## Dataset content
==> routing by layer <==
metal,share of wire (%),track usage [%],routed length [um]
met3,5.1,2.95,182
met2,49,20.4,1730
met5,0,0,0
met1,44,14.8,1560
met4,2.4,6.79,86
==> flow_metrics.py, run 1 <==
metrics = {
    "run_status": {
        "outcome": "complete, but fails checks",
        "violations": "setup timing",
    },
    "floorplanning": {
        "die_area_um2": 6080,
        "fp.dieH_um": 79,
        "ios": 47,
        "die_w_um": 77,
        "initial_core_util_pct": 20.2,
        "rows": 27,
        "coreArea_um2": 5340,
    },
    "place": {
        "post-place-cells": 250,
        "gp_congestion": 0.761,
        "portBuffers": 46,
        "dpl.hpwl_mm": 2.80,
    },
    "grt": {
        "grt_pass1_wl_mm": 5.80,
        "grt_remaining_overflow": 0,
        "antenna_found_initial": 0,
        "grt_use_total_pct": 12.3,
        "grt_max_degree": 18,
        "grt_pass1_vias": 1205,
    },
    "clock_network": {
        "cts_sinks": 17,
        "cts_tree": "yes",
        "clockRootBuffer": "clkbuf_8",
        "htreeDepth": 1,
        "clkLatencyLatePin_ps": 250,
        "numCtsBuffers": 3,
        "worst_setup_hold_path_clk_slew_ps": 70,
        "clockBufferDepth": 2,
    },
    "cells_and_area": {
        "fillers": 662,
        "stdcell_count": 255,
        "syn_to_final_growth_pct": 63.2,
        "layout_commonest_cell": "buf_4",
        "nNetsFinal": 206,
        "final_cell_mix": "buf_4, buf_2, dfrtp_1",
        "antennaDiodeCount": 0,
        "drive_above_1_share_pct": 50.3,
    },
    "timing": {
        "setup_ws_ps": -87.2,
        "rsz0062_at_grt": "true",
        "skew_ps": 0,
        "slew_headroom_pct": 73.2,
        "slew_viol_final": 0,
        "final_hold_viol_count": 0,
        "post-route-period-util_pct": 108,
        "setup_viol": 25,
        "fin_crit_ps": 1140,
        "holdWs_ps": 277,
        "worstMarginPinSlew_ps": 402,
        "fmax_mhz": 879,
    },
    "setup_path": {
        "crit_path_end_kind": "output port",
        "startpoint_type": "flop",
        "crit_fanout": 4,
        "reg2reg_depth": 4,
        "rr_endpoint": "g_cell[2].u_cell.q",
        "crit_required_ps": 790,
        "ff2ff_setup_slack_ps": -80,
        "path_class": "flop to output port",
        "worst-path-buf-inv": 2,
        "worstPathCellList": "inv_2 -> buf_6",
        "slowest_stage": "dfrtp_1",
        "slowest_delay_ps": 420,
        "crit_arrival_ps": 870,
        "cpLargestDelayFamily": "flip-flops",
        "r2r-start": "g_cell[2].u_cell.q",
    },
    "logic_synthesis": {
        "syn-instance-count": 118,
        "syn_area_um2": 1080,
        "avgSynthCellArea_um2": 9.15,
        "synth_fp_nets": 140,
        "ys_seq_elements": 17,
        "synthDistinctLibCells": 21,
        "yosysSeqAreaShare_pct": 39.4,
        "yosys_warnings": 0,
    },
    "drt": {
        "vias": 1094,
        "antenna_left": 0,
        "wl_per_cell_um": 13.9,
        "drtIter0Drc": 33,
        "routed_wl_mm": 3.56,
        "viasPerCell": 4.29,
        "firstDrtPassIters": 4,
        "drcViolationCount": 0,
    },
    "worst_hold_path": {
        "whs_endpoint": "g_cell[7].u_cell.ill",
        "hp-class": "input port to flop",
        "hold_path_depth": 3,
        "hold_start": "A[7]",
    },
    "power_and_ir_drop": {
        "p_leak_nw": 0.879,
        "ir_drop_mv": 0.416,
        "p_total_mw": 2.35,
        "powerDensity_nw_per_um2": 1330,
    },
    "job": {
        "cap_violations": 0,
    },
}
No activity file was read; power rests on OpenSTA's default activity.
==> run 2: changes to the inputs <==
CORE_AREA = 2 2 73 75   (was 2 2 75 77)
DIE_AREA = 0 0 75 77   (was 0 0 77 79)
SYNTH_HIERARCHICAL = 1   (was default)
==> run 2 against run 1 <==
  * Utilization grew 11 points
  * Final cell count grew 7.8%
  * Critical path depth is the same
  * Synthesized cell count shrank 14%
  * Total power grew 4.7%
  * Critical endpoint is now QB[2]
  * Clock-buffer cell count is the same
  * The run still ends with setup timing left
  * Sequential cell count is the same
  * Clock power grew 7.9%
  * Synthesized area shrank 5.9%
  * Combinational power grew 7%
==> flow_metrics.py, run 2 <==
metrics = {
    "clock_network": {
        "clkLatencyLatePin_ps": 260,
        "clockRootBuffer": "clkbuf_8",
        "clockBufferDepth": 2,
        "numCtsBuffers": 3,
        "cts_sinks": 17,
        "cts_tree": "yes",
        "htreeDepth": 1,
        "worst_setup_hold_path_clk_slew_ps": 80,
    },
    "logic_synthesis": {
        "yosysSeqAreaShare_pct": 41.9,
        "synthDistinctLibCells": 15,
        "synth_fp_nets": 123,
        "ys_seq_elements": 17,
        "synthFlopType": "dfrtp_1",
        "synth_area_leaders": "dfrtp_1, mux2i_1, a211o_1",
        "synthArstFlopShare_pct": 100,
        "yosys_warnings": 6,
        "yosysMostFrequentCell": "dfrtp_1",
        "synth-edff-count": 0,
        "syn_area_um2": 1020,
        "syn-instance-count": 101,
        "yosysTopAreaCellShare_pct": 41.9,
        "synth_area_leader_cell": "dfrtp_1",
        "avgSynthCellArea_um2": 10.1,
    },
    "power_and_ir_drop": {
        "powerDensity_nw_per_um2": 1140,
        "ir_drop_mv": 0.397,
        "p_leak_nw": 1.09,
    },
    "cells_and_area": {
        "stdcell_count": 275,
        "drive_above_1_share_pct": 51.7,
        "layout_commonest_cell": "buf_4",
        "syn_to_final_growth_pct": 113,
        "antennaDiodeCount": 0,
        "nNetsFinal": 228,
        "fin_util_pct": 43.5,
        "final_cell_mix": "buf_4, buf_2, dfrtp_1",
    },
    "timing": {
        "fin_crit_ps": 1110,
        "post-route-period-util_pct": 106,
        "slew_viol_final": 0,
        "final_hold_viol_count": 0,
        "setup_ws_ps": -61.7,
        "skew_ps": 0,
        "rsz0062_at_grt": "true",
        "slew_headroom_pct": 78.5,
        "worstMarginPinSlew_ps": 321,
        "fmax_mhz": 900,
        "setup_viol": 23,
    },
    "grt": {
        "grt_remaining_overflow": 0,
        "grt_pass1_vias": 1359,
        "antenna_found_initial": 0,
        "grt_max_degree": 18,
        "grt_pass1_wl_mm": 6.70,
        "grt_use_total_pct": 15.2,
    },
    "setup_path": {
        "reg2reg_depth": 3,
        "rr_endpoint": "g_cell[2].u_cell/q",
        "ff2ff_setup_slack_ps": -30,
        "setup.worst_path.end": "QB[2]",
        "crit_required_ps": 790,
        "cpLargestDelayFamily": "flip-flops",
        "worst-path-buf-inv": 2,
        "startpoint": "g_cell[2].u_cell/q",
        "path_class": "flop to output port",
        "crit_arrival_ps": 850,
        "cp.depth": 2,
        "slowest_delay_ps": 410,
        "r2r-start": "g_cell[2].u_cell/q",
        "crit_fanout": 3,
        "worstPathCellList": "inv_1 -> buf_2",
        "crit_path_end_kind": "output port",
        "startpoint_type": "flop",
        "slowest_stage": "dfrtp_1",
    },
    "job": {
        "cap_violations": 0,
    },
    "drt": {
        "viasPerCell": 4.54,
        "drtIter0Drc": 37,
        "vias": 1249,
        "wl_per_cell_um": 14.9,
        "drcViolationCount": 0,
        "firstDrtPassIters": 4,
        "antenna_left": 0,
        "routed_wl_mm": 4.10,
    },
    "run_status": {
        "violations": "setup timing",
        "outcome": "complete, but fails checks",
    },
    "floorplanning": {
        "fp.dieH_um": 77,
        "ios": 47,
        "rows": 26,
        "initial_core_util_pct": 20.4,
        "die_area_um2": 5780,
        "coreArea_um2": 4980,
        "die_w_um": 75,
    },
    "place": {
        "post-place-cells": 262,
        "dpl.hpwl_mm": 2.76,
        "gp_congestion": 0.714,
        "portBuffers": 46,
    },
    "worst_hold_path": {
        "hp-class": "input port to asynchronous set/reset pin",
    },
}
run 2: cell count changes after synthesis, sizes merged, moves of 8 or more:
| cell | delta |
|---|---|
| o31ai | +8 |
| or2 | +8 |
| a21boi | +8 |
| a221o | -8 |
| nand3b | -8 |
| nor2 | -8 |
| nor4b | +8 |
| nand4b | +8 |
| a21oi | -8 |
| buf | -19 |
==> src/rtl/mmio_uart_tx_pkg.sv <==
// Shared definitions for the memory-mapped UART transmitter:
// register offsets, STATUS bit positions and serializer state encoding.
package mmio_uart_tx_pkg;

  localparam logic [1:0] REG_TXDATA = 2'd0;
  localparam logic [1:0] REG_STATUS = 2'd1;
  localparam logic [1:0] REG_COUNT  = 2'd2;

  localparam int STAT_EMPTY = 0;
  localparam int STAT_FULL  = 1;
  localparam int STAT_BUSY  = 2;
  localparam int STAT_OVF   = 3;

  typedef enum logic [1:0] {
    S_IDLE  = 2'd0,
    S_START = 2'd1,
    S_DATA  = 2'd2,
    S_STOP  = 2'd3
  } tx_state_e;

endpackage
`config.mk`:
```
export PLATFORM = sky130hd
export DESIGN_NAME = draw_cmd_seq
export DESIGN_NICKNAME = d
export VERILOG_FILES = /design/src/rtl/draw_cmd_pkg.sv /design/src/rtl/draw_clip.sv /design/src/rtl/draw_cmd_seq.sv
export SDC_FILE = /design/constraint.sdc
export NUM_CORES = 1
export LEC_CHECK = 0
export ABC_AREA = 1
export BUFFER_PORTS_ARGS = -buffer_cell sky130_fd_sc_hd__buf_2
export CORE_ASPECT_RATIO = 1.4
export CORE_UTILIZATION = 60
export DETAILED_ROUTE_END_ITERATION = 12
export HOLD_SLACK_MARGIN = 0.08
export PLACE_DENSITY = 0.8
export SETUP_SLACK_MARGIN = 0.5
export SLEW_MARGIN = 15
export SYNTH_ARGS = -nofsm -noshare
export SYNTH_HDL_FRONTEND = slang
export SYNTH_SLANG_ARGS = --single-unit
```
`constraint.sdc`:
```
create_clock -name ACLK -period 17.4 [get_ports ACLK]
set_clock_uncertainty 0.1 [all_clocks]
set_input_delay 3.48 -clock ACLK [delete_from_list [all_inputs] [get_ports ACLK]]
set_output_delay 3.48 -clock ACLK [all_outputs]
set_load 0.1 [all_outputs]
```
==> config.mk <==
export PLATFORM = sky130hd
export DESIGN_NAME = mem_access_controller_flat
export DESIGN_NICKNAME = d
export VERILOG_FILES = /design/src/rtl/mem_access_controller_if.sv /design/src/rtl/mem_access_controller.sv /design/src/flat_wrapper.sv
export SDC_FILE = /design/constraint.sdc
export NUM_CORES = 1
export LEC_CHECK = 0
export ABC_AREA = 1
export CAP_MARGIN = 25
export CORE_AREA = 5 5 82 84
export CTS_CLUSTER_DIAMETER = 200
export CTS_CLUSTER_SIZE = 30
export DETAILED_ROUTE_END_ITERATION = 8
export DIE_AREA = 0 0 87 89
export DONT_BUFFER_PORTS = 1
export GPL_TIMING_DRIVEN = 0
export HOLD_SLACK_MARGIN = 0.12
export PLACE_DENSITY = 0.8
export SLEW_MARGIN = 20
export SYNTH_ARGS = -nofsm -noshare
export SYNTH_HDL_FRONTEND = slang
export SYNTH_SLANG_ARGS = --single-unit
==> constraint.sdc <==
create_clock -name clk -period 5.3 [get_ports clk]
set_input_delay 0.265 -clock clk [delete_from_list [all_inputs] [get_ports clk]]
set_output_delay 0.265 -clock clk [all_outputs]
set_load 0.01 [all_outputs]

## Requirement
A word-for-word copy of the lines above from the one with "o31ai | +8 |" through the one with "a21oi | -8 |", inclusive, is the only output wanted.

## Exercise response
| o31ai | +8 |
| or2 | +8 |
| a21boi | +8 |
| a221o | -8 |
| nand3b | -8 |
| nor2 | -8 |
| nor4b | +8 |
| nand4b | +8 |
| a21oi | -8 |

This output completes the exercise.